Lo que no sé es quien es esa mujer que desde la distancia observa mi entierro. No está visitando otra tumba pues su atención no se aparta de la escena en la que soy el protagonista. Ahora, se está acercando levemente. ¿Qué es ese aroma? ¿A qué huele? Rosas y malvavisco. El mismo olor que percibí en aquel callejón. ¿Cómo no lo he recordado antes? ¿Quién es ella? Sus ojos están empañados en lágrimas, sus manos cogen los de mi madre y ella la mira a los ojos, sin apartar la mirada, sin preguntas. Se conocen, pero yo no sé quién es. ¿Quién puede consolar a mi familia?

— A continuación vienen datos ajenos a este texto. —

## config.mk

```make
export PLATFORM = sky130hd
export DESIGN_NAME = plc_target_scratchpad_access
export DESIGN_NICKNAME = d
export VERILOG_FILES = /design/src/verilog/sp_access_pkg.sv /design/src/verilog/byte_ram.sv /design/src/verilog/plc_target_scratchpad_access.sv
export SDC_FILE = /design/constraint.sdc
export NUM_CORES = 2
export LEC_CHECK = 0
export BUFFER_PORTS_ARGS = -buffer_cell sky130_fd_sc_hd__buf_2
export CAP_MARGIN = 5
export CORE_ASPECT_RATIO = 0.75
export CORE_UTILIZATION = 40
export DETAILED_ROUTE_END_ITERATION = 8
export PLACE_DENSITY_LB_ADDON = 0.2
export REMOVE_ABC_BUFFERS = 1
export SYNTH_ARGS = -nofsm -noshare
export SYNTH_HDL_FRONTEND = slang
export SYNTH_SLANG_ARGS = --single-unit
```

## constraint.sdc

```tcl
create_clock -name i_clk -period 13.2 [get_ports i_clk]
set_clock_uncertainty 0.15 [all_clocks]
set_input_delay 1.98 -clock i_clk [delete_from_list [all_inputs] [get_ports i_clk]]
set_output_delay 1.98 -clock i_clk [all_outputs]
set_load 0.005 [all_outputs]
```
===== src/design/acr_pkg.sv =====
// Constants for the converter configuration and calibration register bank.
// Assumes a single 250 MHz master clock and a serial host link that is
// sampled as a plain input.
package acr_pkg;
   // ***************************************************
   // Register addresses
   // ***************************************************
   localparam logic [7:0] ADDR_CONFIG    = 8'h01;
   localparam logic [7:0] ADDR_OFS_LOW   = 8'h02;
   localparam logic [7:0] ADDR_OFS_MID   = 8'h03;
   localparam logic [7:0] ADDR_OFS_HIGH  = 8'h04;
   localparam logic [7:0] ADDR_GAIN_LOW  = 8'h05;
   localparam logic [7:0] ADDR_GAIN_HIGH = 8'h06;
   localparam logic [7:0] ADDR_MODE      = 8'h07;
   // ***************************************************
   // Field positions and masks
   // ***************************************************
   localparam int BIT_GAIN_EN     = 5;
   localparam int BIT_OFS_EN      = 4;
   localparam int BIT_TOUT_LEN    = 3;
   localparam int BIT_TOUT_EN     = 2;
   localparam int BIT_STAT_DIS    = 1;
   localparam int BIT_STAT_SEL    = 0;
   localparam logic [7:0] CONFIG_WMASK = 8'h3F;
   // ***************************************************
   // Reset values
   // ***************************************************
   localparam logic [7:0] RST_CONFIG    = 8'h00;
   localparam logic [7:0] RST_OFS       = 8'h00;
   localparam logic [7:0] RST_GAIN_LOW  = 8'h00;
   localparam logic [7:0] RST_GAIN_HIGH = 8'h80;
   // ***************************************************
   // Widths and timing
   // ***************************************************
   localparam int DATA_BITS   = 24;
   localparam int STATUS_BITS = 8;
   localparam int TOUT_LONG   = 65536;  // 2^16 master clocks
   localparam int TOUT_SHORT  = 16384;  // 2^14 master clocks
   localparam int TOUT_W      = 17;
   // Filter codes
   localparam logic [1:0] FILT_WB1  = 2'h0;
   localparam logic [1:0] FILT_WB2  = 2'h1;
   localparam logic [1:0] FILT_LL   = 2'h2;
   localparam logic [1:0] FILT_RSV  = 2'h3;
endpackage


===== src/design/acr_regbank.sv =====
// Register bank: a byte-wide SPI-mode slave (CPOL 0, CPHA 0), config,
// calibration and pin mirror. Assumes pins are asynchronous to sys_clk_i.
// Frame: byte 0 = {rd, 7'addr}, byte 1 = write data or read data out.
`timescale 1ns/1ps
module acr_regbank
   import acr_pkg::*;
#(
   parameter int TOUT_LONG_P  = acr_pkg::TOUT_LONG,
   parameter int TOUT_SHORT_P = acr_pkg::TOUT_SHORT
) (
   // Clock and reset
   input  wire logic        sys_clk_i,
   input  wire logic        rst_i,
   // Serial host pins
   input  wire logic        sclk_i,
   input  wire logic        cs_n_i,
   input  wire logic        din_i,
   output logic             dout_o,
   output logic             dout_oe_o,
   // Mode-select pins
   input  wire logic        resolution_select_i,
   input  wire logic [1:0]  oversampling_ratio_i,
   input  wire logic [1:0]  filter_select_i,
   input  wire logic        interface_format_i,
   input  wire logic        frame_sync_role_i,
   // Settings to the datapath
   output logic             gain_correct_enable_o,
   output logic             offset_correct_enable_o,
   output logic [23:0]      offset_calib_value_o,
   output logic [15:0]      gain_calib_value_o,
   output logic             status_word_enable_o,
   output logic             status_content_select_o,
   output logic [11:0]      oversampling_value_o,
   output logic             idle_timeout_o
);
   import acr_pkg::*;

   // ***************************************************
   // Input synchronisers
   // ***************************************************
   logic [7:0] meta_q;
   logic [7:0] sync_q;
   logic       sclk_prev_q;
   // Two flops per pin; only the second stage is read by logic
   always_ff @(posedge sys_clk_i or posedge rst_i) begin
      if (rst_i) begin
         meta_q <= 8'h00;
         sync_q <= 8'h00;
      end else begin
         meta_q <= {frame_sync_role_i, interface_format_i, filter_select_i,
                    oversampling_ratio_i, resolution_select_i, 1'b0};
         sync_q <= meta_q;
      end
   end
   logic [2:0] smeta_q;
   logic [2:0] ssync_q;
   always_ff @(posedge sys_clk_i or posedge rst_i) begin
      if (rst_i) begin
         smeta_q <= 3'h2;
         ssync_q <= 3'h2;
      end else begin
         smeta_q <= {din_i, cs_n_i, sclk_i};
         ssync_q <= smeta_q;
      end
   end
   wire sclk_s = ssync_q[0];
   wire cs_n_s = ssync_q[1];
   wire din_s  = ssync_q[2];
   always_ff @(posedge sys_clk_i or posedge rst_i) begin
      if (rst_i) sclk_prev_q <= 1'b0;
      else       sclk_prev_q <= sclk_s;
   end
   wire sclk_rise = sclk_s & ~sclk_prev_q;
   wire sclk_fall = ~sclk_s & sclk_prev_q;

   // ***************************************************
   // Pin mirror
   // ***************************************************
   // Live pin levels, bit 7 always zero
   logic [7:0] mode_rd;
   assign mode_rd = {1'b0, sync_q[1], sync_q[3:2], sync_q[5:4],
                     sync_q[6], sync_q[7]};
   wire spi_mode = ~mode_rd[1];

   // Ratio decode depends on the filter family
   always_comb begin
      oversampling_value_o = 12'h020;
      case (mode_rd[3:2])
         FILT_LL: begin
            case (mode_rd[5:4])
               2'h0:    oversampling_value_o = 12'h020;
               2'h1:    oversampling_value_o = 12'h080;
               2'h2:    oversampling_value_o = 12'h200;
               default: oversampling_value_o = 12'h800;
            endcase
         end
         FILT_WB1, FILT_WB2: begin
            case (mode_rd[5:4])
               2'h0:    oversampling_value_o = 12'h020;
               2'h1:    oversampling_value_o = 12'h040;
               2'h2:    oversampling_value_o = 12'h080;
               default: oversampling_value_o = 12'h100;
            endcase
         end
         default: oversampling_value_o = 12'h000; // Reserved filter
      endcase
   end

   // ***************************************************
   // Idle timeout
   // ***************************************************
   logic [TOUT_W-1:0] idle_cnt_q;
   logic [TOUT_W-1:0] idle_lim;
   logic              cfg_tout_len;
   logic              cfg_tout_en;
   // Length choice, counted in master clocks
   assign idle_lim = cfg_tout_len ? TOUT_W'(TOUT_SHORT_P)
                                  : TOUT_W'(TOUT_LONG_P);
   // Counts only while a frame is open and sclk does not move
   always_ff @(posedge sys_clk_i or posedge rst_i) begin
      if (rst_i) begin
         idle_cnt_q <= '0;
      end else if (cs_n_s || sclk_rise || sclk_fall || !cfg_tout_en) begin
         idle_cnt_q <= '0; // Disabled timer never fires
      end else if (idle_cnt_q != idle_lim) begin
         idle_cnt_q <= idle_cnt_q + 1'b1;
      end
   end
   assign idle_timeout_o = cfg_tout_en && (idle_cnt_q == idle_lim);

   // ***************************************************
   // Serial shifter
   // ***************************************************
   logic [7:0] shift_q;
   logic [7:0] cmd_q;
   logic [7:0] rdata_q;
   logic [3:0] bit_cnt_q;
   logic       phase_q;
   logic       wr_stb_q;
   logic [7:0] rd_mux;
   wire        frame_rst = cs_n_s | idle_timeout_o;
   wire [7:0]  shift_nx  = {shift_q[6:0], din_s};

   // Sample on rising sclk; two bytes per frame
   always_ff @(posedge sys_clk_i or posedge rst_i) begin
      if (rst_i) begin
         shift_q   <= 8'h00;
         cmd_q     <= 8'h00;
         bit_cnt_q <= 4'h0;
         phase_q   <= 1'b0;
         wr_stb_q  <= 1'b0;
      end else begin
         wr_stb_q <= 1'b0;
         if (frame_rst) begin
            bit_cnt_q <= 4'h0;
            phase_q   <= 1'b0;
         end else if (sclk_rise) begin
            shift_q <= shift_nx;
            if (bit_cnt_q == 4'h7) begin
               bit_cnt_q <= 4'h0;
               if (!phase_q) begin
                  cmd_q   <= shift_nx;
                  phase_q <= 1'b1;
               end else begin
                  // No access outside serial port mode
                  wr_stb_q <= ~cmd_q[7] & spi_mode;
                  phase_q  <= 1'b0;
               end
            end else begin
               bit_cnt_q <= bit_cnt_q + 4'h1;
            end
         end
      end
   end

   // Read data loaded after the command byte, shifted on falling sclk
   always_ff @(posedge sys_clk_i or posedge rst_i) begin
      if (rst_i) begin
         rdata_q <= 8'h00;
      end else if (frame_rst) begin
         rdata_q <= 8'h00;
      end else if (sclk_rise && !phase_q && bit_cnt_q == 4'h7) begin
         rdata_q <= spi_mode ? rd_mux : 8'h00;
      end else if (sclk_fall && phase_q && bit_cnt_q != 4'h0) begin
         rdata_q <= {rdata_q[6:0], 1'b0};
      end
   end
   always_ff @(posedge sys_clk_i or posedge rst_i) begin
      if (rst_i) begin
         dout_o    <= 1'b0;
         dout_oe_o <= 1'b0;
      end else begin
         dout_o    <= rdata_q[7];
         dout_oe_o <= ~cs_n_s & spi_mode & phase_q & cmd_q[7];
      end
   end

   // ***************************************************
   // Registers
   // ***************************************************
   logic [7:0] config_q;
   logic [7:0] ofs_lo_q;
   logic [7:0] ofs_mid_q;
   logic [7:0] ofs_hi_q;
   logic [7:0] gain_lo_q;
   logic [7:0] gain_hi_q;
   wire  [6:0] wr_addr = cmd_q[6:0];
   // Writable bytes; upper config bits and mode are read-only
   always_ff @(posedge sys_clk_i or posedge rst_i) begin
      if (rst_i) begin
         config_q  <= RST_CONFIG;
         ofs_lo_q  <= RST_OFS;
         ofs_mid_q <= RST_OFS;
         ofs_hi_q  <= RST_OFS;
         gain_lo_q <= RST_GAIN_LOW;
         gain_hi_q <= RST_GAIN_HIGH;
      end else if (wr_stb_q) begin
         case ({1'b0, wr_addr})
            ADDR_CONFIG:    config_q  <= shift_q & CONFIG_WMASK;
            ADDR_OFS_LOW:   ofs_lo_q  <= shift_q;
            ADDR_OFS_MID:   ofs_mid_q <= shift_q;
            ADDR_OFS_HIGH:  ofs_hi_q  <= shift_q;
            ADDR_GAIN_LOW:  gain_lo_q <= shift_q;
            ADDR_GAIN_HIGH: gain_hi_q <= shift_q;
            default: ;      // Mode and unmapped writes dropped
         endcase
      end
   end

   // Read multiplexer, unmapped reads return zero
   always_comb begin
      // Address from the byte being completed; cmd_q is still stale here
      case ({1'b0, shift_nx[6:0]})
         ADDR_CONFIG:    rd_mux = config_q;
         ADDR_OFS_LOW:   rd_mux = ofs_lo_q;
         ADDR_OFS_MID:   rd_mux = ofs_mid_q;
         ADDR_OFS_HIGH:  rd_mux = ofs_hi_q;
         ADDR_GAIN_LOW:  rd_mux = gain_lo_q;
         ADDR_GAIN_HIGH: rd_mux = gain_hi_q;
         ADDR_MODE:      rd_mux = mode_rd;
         default:        rd_mux = 8'h00;
      endcase
   end

   // ***************************************************
   // Settings outputs
   // ***************************************************
   assign cfg_tout_len = config_q[BIT_TOUT_LEN];
   assign cfg_tout_en  = config_q[BIT_TOUT_EN];
   assign gain_correct_enable_o   = config_q[BIT_GAIN_EN];
   assign offset_correct_enable_o = config_q[BIT_OFS_EN];
   assign offset_calib_value_o = {ofs_hi_q, ofs_mid_q, ofs_lo_q};
   assign gain_calib_value_o   = {gain_hi_q, gain_lo_q};
   // Disable bit honoured only in serial port mode
   assign status_word_enable_o =
      ~(config_q[BIT_STAT_DIS] & spi_mode);
   assign status_content_select_o = config_q[BIT_STAT_SEL];
endmodule


===== config.mk =====
export PLATFORM = sky130hd
export DESIGN_NAME = acr_regbank
export DESIGN_NICKNAME = d
export VERILOG_FILES = /design/src/design/acr_pkg.sv /design/src/design/acr_regbank.sv
export SDC_FILE = /design/constraint.sdc
export NUM_CORES = 1
export LEC_CHECK = 0
export ABC_AREA = 1
export ABC_CLOCK_PERIOD_IN_PS = 5300
export BUFFER_PORTS_ARGS = -buffer_cell sky130_fd_sc_hd__buf_4
export CAP_MARGIN = 15
export CORE_MARGIN = 3
export CORE_UTILIZATION = 57
export DETAILED_ROUTE_END_ITERATION = 12
export GPL_TIMING_DRIVEN = 0
export PLACE_DENSITY = 0.79
export SYNTH_ARGS = -nofsm -noshare
export SYNTH_HDL_FRONTEND = slang
export SYNTH_SLANG_ARGS = --single-unit

===== constraint.sdc =====
create_clock -name sys_clk_i -period 5.3 [get_ports sys_clk_i]
set_clock_uncertainty 0.15 [all_clocks]
set_input_delay 0.795 -clock sys_clk_i [delete_from_list [all_inputs] [get_ports sys_clk_i]]
set_output_delay 0.795 -clock sys_clk_i [all_outputs]
set_load 0.01 [all_outputs]

==> results of run 1 <==
Yosys cell counts (2+ instances only):
master,instances
sky130_fd_sc_hd__nor2_1,50
sky130_fd_sc_hd__dfstp_2,3
sky130_fd_sc_hd__o21ai_1,18
sky130_fd_sc_hd__inv_2,5
sky130_fd_sc_hd__nor4_1,2
sky130_fd_sc_hd__nand2_2,3
sky130_fd_sc_hd__o21ai_0,46
sky130_fd_sc_hd__inv_1,43
sky130_fd_sc_hd__nor2_4,2
sky130_fd_sc_hd__buf_2,10
sky130_fd_sc_hd__dfrtp_1,113
sky130_fd_sc_hd__o21ai_2,12
sky130_fd_sc_hd__nand4_2,2
sky130_fd_sc_hd__ha_1,4
sky130_fd_sc_hd__buf_6,5
sky130_fd_sc_hd__inv_4,2
sky130_fd_sc_hd__o22ai_1,2
sky130_fd_sc_hd__a21oi_1,16
sky130_fd_sc_hd__nor3_1,13
sky130_fd_sc_hd__nand2_4,2
sky130_fd_sc_hd__nand2_1,153
sky130_fd_sc_hd__o31ai_1,2
sky130_fd_sc_hd__nand3_1,69
sky130_fd_sc_hd__nand4_1,7
sky130_fd_sc_hd__buf_4,6
sky130_fd_sc_hd__nor2_2,7
sky130_fd_sc_hd__and3_1,2
layout make-up:
class / instances / area [µm²]
multi-input combinational: 430 / 2113
clock inverter: 9 / 127.6
sequential: 116 / 2907
fill: 644 / 2333
tap: 108 / 135.1
timing repair buffer: 65 / 508.0
inverter: 50 / 195.2
buffer: 21 / 151.4
clock buffer: 22 / 462.9
registers in the layout, summed over array words and instances, names as in the netlist, 3 cells and up:
name	cells
shift_q	8
config_q	6
bit_cnt_q	4
rdata_q	8
cmd_q	8
gain_hi_q	8
ssync_q	3
gain_lo_q	8
ofs_mid_q	8
meta_q	7
ofs_lo_q	8
ofs_hi_q	8
sync_q	7
smeta_q	3
idle_cnt_q	17
per-stage QoR:
stage	instance area, µm²	std cells	hold slack (ns)	setup WS, ns
2_1_floorplan	5364	617	0.1812	1.288
3_3_place_gp	5979	789	0.1823	0.1084
3_5_place_dp	6010	790	0.1871	3.055
4_1_cts	6600	821	0.1997	2.499
5_1_grt	6600	821	0.2020	2.371
6_report	6600	821	0.2006	2.512
placed cells by master (no fill, tap or decap), types with 5 or more instances in the layout:
cell type                   instances
sky130_fd_sc_hd__nand2_1          153
sky130_fd_sc_hd__dfrtp_1          113
sky130_fd_sc_hd__buf_4             70
sky130_fd_sc_hd__nand3_1           69
sky130_fd_sc_hd__nor2_1            50
sky130_fd_sc_hd__o21ai_0           46
sky130_fd_sc_hd__inv_1             42
sky130_fd_sc_hd__o21ai_1           18
sky130_fd_sc_hd__a21oi_1           16
sky130_fd_sc_hd__clkbuf_16         16
sky130_fd_sc_hd__nor3_1            13
sky130_fd_sc_hd__o21ai_2           12
sky130_fd_sc_hd__buf_2             10
sky130_fd_sc_hd__nor2_2             7
sky130_fd_sc_hd__nand4_1            7
sky130_fd_sc_hd__conb_1             6
sky130_fd_sc_hd__buf_6              5
sky130_fd_sc_hd__inv_2              5
power groups by stage:
stage	Clock, W	Sequential [W]	Combinational, W
floorplan	0	0.000937	0.000156
finish	0.00114	0.000928	0.000239
global placement	0	0.000941	0.000220
detailed placement	0	0.000942	0.000229
CTS	0.00115	0.000927	0.000232
global route	0.00119	0.000930	0.000263
per-layer routing:
layer,wire [µm],track usage (%),part of all wire (%),vias up
met3,1050,6.428,7.6,39
met4,313,9.960,2.3,0
li1,-,-,-,2188
met2,6878,46.97,50,215
met1,5565,34.36,40,2283
met5,0,0,0,-
worst register-to-register path: stages, from the launching register on:
cell and delay, ns:
sky130_fd_sc_hd__dfrtp_1 0.42, sky130_fd_sc_hd__inv_2 0.25, sky130_fd_sc_hd__nand2_2 0.16, sky130_fd_sc_hd__nor2_1 0.45, sky130_fd_sc_hd__nand3_1 0.16, sky130_fd_sc_hd__nand2_1 0.11
sky130_fd_sc_hd__nor2_1 0.08, sky130_fd_sc_hd__nand2_1 0.08, sky130_fd_sc_hd__nand3_1 0.08, sky130_fd_sc_hd__nand2_1 0.07, sky130_fd_sc_hd__nand3_1 0.07, sky130_fd_sc_hd__nand2_1 0.07
cells by family after synthesis:
| group | synth area share [%] |
|---|---|
| AO/OA/AOI/OAI | 10.37 |
| XOR/XNOR | 0.1639 |
| adder cells (fa/ha/maj) | 0.9364 |
| buffers and inverters | 6.437 |
| flip-flops | 54.38 |
| multiplexers | 0.1873 |
| other | 0.07016 |
| AND/OR/NAND/NOR | 27.46 |
worst min-delay path by stage:
stage,from,to,cells past startpoint
global route,meta_q[5],sync_q[5],0
global placement,smeta_q[0],ssync_q[0],0
finish,smeta_q[2],ssync_q[2],0
floorplan,smeta_q[0],ssync_q[0],0
CTS,smeta_q[2],ssync_q[2],0
detailed placement,smeta_q[2],ssync_q[2],0
==> results list, run 1 <==
* Result of the run: finished clean
* Resized Gates After CTS: 0
- For this run, the top clock speed supported by timing is 0.3587 GHz.
- Site Rows: 34
- Cell internal power was estimated by the tool at 0.001711 W.
- The number of global-route vias before repair came to 4600.
- The count of nets left with antenna violations once routing finished came out at 0.
- TritonCTS clock tree: done
- The cell family contributing the most delay on the critical path is simple AND/OR/NAND/NOR gates.
- Summed over all instances, the cell type with the most area after synthesis is sky130_fd_sc_hd__dfrtp_1.
- Synthesis warning total: 0
- Across the VDD grid, the largest voltage drop is 0.3067 mV.
- In this run the critical register-to-register path is captured at rdata_q[2].
- Counting every instance in the synthesized netlist gives 612.
- Slowest cell delay on critical path: 0.41 ns
- Share of flip-flops with an asynchronous set or reset after synthesis: 100.0%
- Total net switching power: 0.0005985 W
- Finished Core Util: 73.88%
- Yosys mapped a number of flops with a built-in enable equal to 0.
* Post-synth top flop: sky130_fd_sc_hd__dfrtp_1
- Measured along the x axis, the die boundary spans 102.8 µm.
- Cells with a size suffix above 1 make up 22.30% of the layout.
* Final routed wire length divided by cell count: 16.82 µm
- Critical path's most frequent cell: sky130_fd_sc_hd__inv_1
* Combinational cell fraction of total power: 10.4%
- Count of unresolved DRC violations after routing: 0
* Worst-margin pin slew: 0.7460 ns
- # port buffers: 64
- The critical path runs through a total of 7 cells.
- The setup check on the worst reg-to-reg path leaves a slack of 3.09 ns.
- Among all stages on the critical path, the largest delay is contributed by sky130_fd_sc_hd__dfrtp_1.
* Period utilization: 52.59%
* Global placement routability congestion: 0.9047
* Number of endpoints with negative hold slack in the final report: 0
- A synthesized cell averages 8.734 µm².
* Critical path destination: idle_timeout_o
* Vias post-DR: 4725
- Crit Path Max Fanout: 5
- The critical path contains buffers and inverters numbering 3 combined.
- Headroom to the max-slew limit came out at 50.27%.
- CTS saw 116 sinks.
- Summing internal, switching and leakage power gives 0.002310 W.
- Setup violations remaining at the end of the flow were counted as 0.
- Power spread over the standard cell area amounts to 350.0 nW/µm².
* Sequential share of power: 40.2%
- Top post-synthesis cells by area: sky130_fd_sc_hd__dfrtp_1 53%, sky130_fd_sc_hd__nand2_1 11%, sky130_fd_sc_hd__nand3_1 6.5%, sky130_fd_sc_hd__o21ai_0 4.3%, sky130_fd_sc_hd__nor2_1 3.5%
- Number of pins with negative max-slew slack in the final report: 0
- The first TritonRoute pass finished after 6 iterations.
- In this run the clock root is driven by a sky130_fd_sc_hd__clkbuf_8.
- Unique cell type count in the Yosys netlist: 40
- Starting utilization of the core area: 59.83%
- The clock tree synthesis step divided the H-tree into 4 levels.
* Endpoint required time on the critical path: 4.36 ns
* Depth of the worst register-to-register path: 11
- Setup total negative slack: 0 ns
- RSZ-0062 raised after global routing: no
- Die ar.: 10580 µm²
* Reported max-cap violation count: 0
- Clk slew on worst S/H paths: 0.06 ns
* Number of nets in the layout: 717
- Entering global routing, the biggest net connects 61 pins.
- Synthesis inferred 116 register bits.
- Number of violations reported at the end of detailed-routing iteration 0: 367
- Longest Clk Path Bufs: 2
- The critical path in this run is classified as reg2out.
- Aggregate global routing overflow: 0
- DRT Wirelength: 13.81 mm
* Antenna violations before repair: 0
- The number of antenna diodes in the final layout is 0.
- Capturing element type of the critical path: output port
- Crit path launch: idle_cnt_q[0]
- Hold_buf cts: 0
- Net switching is 25.91% of the power.
- The first global-routing pass estimated 22.20 mm of wire.
- Share of the synthesized area in the top cell type: 52.90%
- Post-route minimum period: 2.788 ns
- During I/O placement, the number of pins put on the boundary was 71.
- Reg-to-reg startpoint: shift_q[2]
- After synthesis the cells add up to 5345 µm².
* CP arrival: 1.84 ns
* Total clock buffers created by CTS: 17
- Setup bufs post-CTS: 0
- Global routing usage summed across all routing layers: 27.52%
- Summed over all cells, the static leakage comes to 3.207 nW.
* Type of the worst min-delay path: reg2reg
- Source-to-sink clock delay at the later pin of the worst-skew pair: 0.51 ns
- In this run, the clock network consumes 49.5% of the power.
- Using the TritonRoute via totals, the vias-per-cell ratio works out to 5.755.
- Die Y-Extent: 102.8 µm
- Critical Path, Cell by Cell: inv_1 -> ha_1 -> nand3_1 -> nor2_1 -> nand4_2 -> inv_1 -> buf_4
* Area growth syn-to-layout: 23.48%
- STA classifies the critical path startpoint as a flip-flop.
- Detailed placer's ending HPWL: 9.459 mm
* Core region area: 8934 µm²
* Post-synthesis sequential area ratio: 54.38%
Power figures use the tool's default switching activity.
==> run 2, diff against run 1 <==
- ABC_AREA: 1 -> 0
- ABC_CLOCK_PERIOD_IN_PS: 5300 -> 2600
- clock period: 5.3 -> 2.6 ns (I/O delays scaled with it)
==> run 2 against run 1 <==
Register-to-register slack worse by 3.0 ns. Total power increased by 110%. Largest power group unchanged. Combinational power increased by 73%. Non-clock buffer count grew 20. Routed wire length fell by 7.0%. Count of clock-buffer cells in the layout decreased by 5. Synthesized cell count is 30% lower. Clock power is 130% higher. Global-route usage down 1.1 points. Critical path depth is 3 lower.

Los técnicos han colocado ya mi ataúd, solamente les queda sellar mi tumba con cemento.
Me cuesta pensar, mis pensamientos son más lentos de lo habitual, me siento desfallecer. Pronto desapareceré, con la última luz que penetre en mi tumba. Y ahora ese aroma a rosas y malvavisco vuelve a golpearme. Ella mira hacia delante, nuestras miradas se han cruzado; pero ella no puede verme ya mientras que yo veo a la persona que me mató. La última mirada antes de desvanecerme por siempre jamás.